We emphasize that there is no one right way to go about dietary change; you
don't have to be fully vegetarian to order a veggie burger instead of a
hamburger, and you don't have to be fully vegan to put flax milk in your
cereal instead of cow milk. Many people have this idea that if they can't be
100 percent perfectly vegan, it's not worth trying. We emphasize that small
changes add up to a large impact, and that every time we decide not to eat
an animal product we're taking action against one of the most destructive
industries on the planet.
NL: Why do you think showing people the realities of factory farming is an
effective strategy?
KC: Right now the overwhelming majority of Americans still have no idea
where their food comes from. Agribusiness has spent billions of dollars over
the past several decades to promulgate the myth that products in the
supermarket come from Old MacDonald's farm. We believe it's important to
create a more informed consumer and citizen base to create demand for
plant-based products and for legislative and regulatory action.
In my experience, people who see the realities of factory farming are
horrified and say they will avoid factory-farmed products in the future.
However, most end up falling back into old habits. How can we make the
initial commitment translate into lasting change?
Consumers have to have at least a baseline literacy about where food comes
from and the impacts of the food system so we understand why change is good.
The more veg foods become culturally accepted and even desirable (witness
Beyonce encouraging her 112 million social media fans to go vegan), the less
stigma and social pressure people will face, which is a leading driver of
recidivism—people going back to eating meat. Ensuring that veg foods are
delicious, affordable, and easily accessible is also critical to allowing
people to follow through with behavior change. Luckily, the market is very
much headed in that direction, with even Tyson introducing a new line of
plant-based meals.
NL: Besides educating people about factory farms, what else will it take
to end factory farming? Are there any new developments that you are
particularly excited about?
KC: There are a few different routes I can envision that could lead to the
end of factory farming. I think the most likely is that clean meat
technology succeeds in supplanting factory farming because it is cheaper,
more efficient and safer (which means less risk for corporations and
investors). That's the one that makes me the most hopeful.
There are also political solutions that would require a landscape very
different from the current reality, and are unlikely to come to pass without
some type of political revolution eliminating the influence of corporate
money on politicians. These include: changing subsidies to favor the
cultivation of fruits, vegetables, and legumes, rather than meat, dairy,
corn and soy; instituting a tax on meat; regulating animal welfare and
environmental pollution such that factory farming practices are either
outlawed or become prohibitively expensive.
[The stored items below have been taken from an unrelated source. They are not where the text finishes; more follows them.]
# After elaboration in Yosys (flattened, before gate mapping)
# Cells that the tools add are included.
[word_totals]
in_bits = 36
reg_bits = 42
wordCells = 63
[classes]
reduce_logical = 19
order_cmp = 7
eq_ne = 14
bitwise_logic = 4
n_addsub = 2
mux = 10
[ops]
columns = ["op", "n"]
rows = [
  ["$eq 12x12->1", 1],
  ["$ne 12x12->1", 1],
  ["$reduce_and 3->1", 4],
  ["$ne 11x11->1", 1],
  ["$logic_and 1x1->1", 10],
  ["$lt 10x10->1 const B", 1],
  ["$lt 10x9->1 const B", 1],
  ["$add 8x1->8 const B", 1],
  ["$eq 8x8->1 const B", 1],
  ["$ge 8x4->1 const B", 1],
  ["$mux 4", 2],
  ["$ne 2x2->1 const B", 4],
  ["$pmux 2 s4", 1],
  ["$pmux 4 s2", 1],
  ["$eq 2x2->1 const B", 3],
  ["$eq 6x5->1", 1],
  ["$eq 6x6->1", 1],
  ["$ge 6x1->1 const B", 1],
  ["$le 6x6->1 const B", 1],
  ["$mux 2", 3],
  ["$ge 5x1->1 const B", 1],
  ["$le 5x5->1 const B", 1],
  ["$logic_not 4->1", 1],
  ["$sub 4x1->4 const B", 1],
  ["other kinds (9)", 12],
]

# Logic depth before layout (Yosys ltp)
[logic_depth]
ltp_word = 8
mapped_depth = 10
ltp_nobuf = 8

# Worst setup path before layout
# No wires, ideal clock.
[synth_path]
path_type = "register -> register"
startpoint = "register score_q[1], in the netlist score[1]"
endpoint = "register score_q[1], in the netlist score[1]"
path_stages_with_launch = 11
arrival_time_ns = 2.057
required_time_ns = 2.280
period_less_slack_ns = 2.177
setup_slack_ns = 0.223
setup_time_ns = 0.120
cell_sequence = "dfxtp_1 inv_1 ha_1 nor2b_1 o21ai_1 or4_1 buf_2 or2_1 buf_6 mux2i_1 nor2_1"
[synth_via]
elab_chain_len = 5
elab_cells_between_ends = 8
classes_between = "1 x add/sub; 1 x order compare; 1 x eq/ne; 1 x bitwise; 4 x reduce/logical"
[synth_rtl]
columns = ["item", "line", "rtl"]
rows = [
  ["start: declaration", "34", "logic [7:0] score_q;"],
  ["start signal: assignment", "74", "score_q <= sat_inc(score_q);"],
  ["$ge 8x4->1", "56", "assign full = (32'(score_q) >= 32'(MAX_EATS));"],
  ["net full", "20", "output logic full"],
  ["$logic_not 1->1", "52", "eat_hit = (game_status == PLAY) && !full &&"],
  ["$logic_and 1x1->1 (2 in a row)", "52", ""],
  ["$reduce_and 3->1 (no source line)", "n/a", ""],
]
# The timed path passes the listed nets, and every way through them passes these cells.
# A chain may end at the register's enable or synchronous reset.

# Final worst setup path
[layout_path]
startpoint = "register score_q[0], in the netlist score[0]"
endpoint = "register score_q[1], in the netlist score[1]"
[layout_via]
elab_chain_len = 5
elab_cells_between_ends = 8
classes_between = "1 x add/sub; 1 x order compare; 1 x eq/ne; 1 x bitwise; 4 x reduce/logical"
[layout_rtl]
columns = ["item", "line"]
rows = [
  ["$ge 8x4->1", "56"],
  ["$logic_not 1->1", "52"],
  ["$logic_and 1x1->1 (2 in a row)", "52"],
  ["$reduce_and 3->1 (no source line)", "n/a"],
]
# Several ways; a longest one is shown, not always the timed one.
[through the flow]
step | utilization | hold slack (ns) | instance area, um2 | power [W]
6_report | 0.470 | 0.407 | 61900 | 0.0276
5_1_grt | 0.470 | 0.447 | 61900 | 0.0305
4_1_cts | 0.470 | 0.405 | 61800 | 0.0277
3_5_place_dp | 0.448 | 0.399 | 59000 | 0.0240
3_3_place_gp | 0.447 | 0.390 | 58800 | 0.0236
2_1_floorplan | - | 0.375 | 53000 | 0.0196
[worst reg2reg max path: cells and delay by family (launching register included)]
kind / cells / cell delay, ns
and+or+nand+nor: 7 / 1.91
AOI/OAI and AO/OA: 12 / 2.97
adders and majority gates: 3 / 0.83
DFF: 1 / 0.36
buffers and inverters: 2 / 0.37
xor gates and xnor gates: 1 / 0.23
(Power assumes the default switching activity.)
[config.mk]
export PLATFORM = sky130hd
export DESIGN_NAME = fabric_pe_operand_join_flat
export DESIGN_NICKNAME = d
export VERILOG_FILES = /design/src/rtl/fabric_pe_operand_join_if.sv /design/src/rtl/fabric_pe_operand_join.sv /design/src/flat_wrapper.sv
export SDC_FILE = /design/constraint.sdc
export NUM_CORES = 1
export LEC_CHECK = 0
export CAP_MARGIN = 0
export CORE_MARGIN = 5
export CORE_UTILIZATION = 30
export DETAILED_ROUTE_END_ITERATION = 8
export GPL_ROUTABILITY_DRIVEN = 1
export GPL_TIMING_DRIVEN = 0
export PLACE_DENSITY = 0.64
export RECOVER_POWER = 100
export SYNTH_ARGS = -nofsm -noshare
export SYNTH_HDL_FRONTEND = slang
export SYNTH_SLANG_ARGS = --single-unit
[constraint.sdc]
create_clock -name clk -period 5.7 [get_ports clk]
set_input_delay 1.14 -clock clk [delete_from_list [all_inputs] [get_ports clk]]
set_output_delay 1.14 -clock clk [all_outputs]
set_load 0.005 [all_outputs]
## src/rtl/uart_tx_arbiter.sv

```systemverilog
// Round-robin arbiter sharing one uart_transmitter among four byte requesters.
// Define UART_ARB_TIMEOUT_EN to abort a frame whose Tx_BUSY never rises.
module uart_tx_arbiter #(
  parameter int TIMEOUT_CYCLES = 16
) (
  input  logic        clk,
  input  logic        reset,
  input  logic        arb_en,
  input  logic [3:0]  req,
  input  logic [31:0] req_data,
  output logic [3:0]  ack,
  output logic [3:0]  grant,
  input  logic        Tx_BUSY,
  output logic [7:0]  Tx_DATA,
  output logic        Tx_WR,
  output logic        arb_busy,
  output logic        tx_err
);

  typedef enum logic [1:0] {
    IDLE,
    WRITE,
    WAIT_HI,
    WAIT_LO
  } state_t;

  state_t      state, state_n;
  logic [3:0]  grant_n, ack_n;
  logic [7:0]  data_n;
  logic        wr_n, err_n;
  logic [1:0]  last, last_n;
  logic [1:0]  win, idx;
  logic        found;

`ifdef UART_ARB_TIMEOUT_EN
  localparam int CW = $clog2(TIMEOUT_CYCLES + 1);
  logic [CW-1:0] cnt, cnt_n;
`endif

  // Search starts one past the last winner and wraps mod 4.
  always_comb begin
    win   = '0;
    idx   = '0;
    found = 1'b0;
    for (int k = 1; k <= 4; k++) begin
      idx = last + 2'(k);
      if (!found && req[idx]) begin
        found = 1'b1;
        win   = idx;
      end
    end
  end

  always_comb begin
    state_n = state;
    grant_n = grant;
    ack_n   = '0;
    wr_n    = 1'b0;
    data_n  = Tx_DATA;
    last_n  = last;
    err_n   = 1'b0;
`ifdef UART_ARB_TIMEOUT_EN
    cnt_n   = cnt;
`endif
    unique case (state)
      IDLE: begin
        if (arb_en && |req && !Tx_BUSY) begin
          state_n = WRITE;
          grant_n = 4'b0001 << win;
          ack_n   = 4'b0001 << win;
          wr_n    = 1'b1;
          data_n  = req_data[8*win +: 8];
          last_n  = win;
        end
      end
      WRITE: begin
        state_n = WAIT_HI;
`ifdef UART_ARB_TIMEOUT_EN
        cnt_n   = '0;
`endif
      end
      WAIT_HI: begin
        if (Tx_BUSY) begin
          state_n = WAIT_LO;
        end
`ifdef UART_ARB_TIMEOUT_EN
        else if (cnt == CW'(TIMEOUT_CYCLES - 1)) begin
          state_n = IDLE;
          grant_n = '0;
          err_n   = 1'b1;
        end else begin
          cnt_n = cnt + 1'b1;
        end
`endif
      end
      WAIT_LO: begin
        if (!Tx_BUSY) begin
          state_n = IDLE;
          grant_n = '0;
        end
      end
      default: state_n = IDLE;
    endcase
  end

  always_ff @(posedge clk) begin
    if (reset) begin
      state    <= IDLE;
      grant    <= '0;
      ack      <= '0;
      Tx_WR    <= 1'b0;
      Tx_DATA  <= 8'h00;
      last     <= 2'd3;
      arb_busy <= 1'b0;
      tx_err   <= 1'b0;
`ifdef UART_ARB_TIMEOUT_EN
      cnt      <= '0;
`endif
    end else begin
      state    <= state_n;
      grant    <= grant_n;
      ack      <= ack_n;
      Tx_WR    <= wr_n;
      Tx_DATA  <= data_n;
      last     <= last_n;
      arb_busy <= (state_n != IDLE);
      tx_err   <= err_n;
`ifdef UART_ARB_TIMEOUT_EN
      cnt      <= cnt_n;
`endif
    end
  end

endmodule

```

## config.mk

```make
export PLATFORM = sky130hd
export DESIGN_NAME = uart_tx_arbiter
export DESIGN_NICKNAME = d
export VERILOG_FILES = /design/src/rtl/uart_tx_arbiter.sv
export SDC_FILE = /design/constraint.sdc
export NUM_CORES = 1
export LEC_CHECK = 0
export CAP_MARGIN = 10
export CORE_MARGIN = 2
export CORE_UTILIZATION = 39
export DETAILED_ROUTE_END_ITERATION = 7
export GPL_TIMING_DRIVEN = 0
export PLACE_DENSITY = 0.79
export SYNTH_ARGS = -nofsm -noshare
export SYNTH_HDL_FRONTEND = slang
export SYNTH_SLANG_ARGS = --single-unit
```

## constraint.sdc

```tcl
create_clock -name clk -period 1.85 [get_ports clk]
set_input_delay 0.37 -clock clk [delete_from_list [all_inputs] [get_ports clk]]
set_output_delay 0.37 -clock clk [all_outputs]
set_load 0.03 [all_outputs]
```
Of course, there are also more apocalyptic scenarios that could lead to the
end of factory farming, such as a widespread zoonotic disease outbreak that
kills a large percentage of livestock and disrupts the centralized food
supply, or a disease that causes a human pandemic and leads the public to
declare that factory farms are too great a risk to public health. Increasing
devastation from climate change could also lead to a more clear consensus
around the need to end factory farming to stave off climate catastrophe.
But again, I hope we can proactively move toward clean meat and plant-based
foods before we are forced to change the food system due to disasters.
Nate Lotze, a News Fellow for Stone Pier Press, works for a statewide conservation organization in Pennsylvania and has also spent time as an environmental organizer and organic farmer.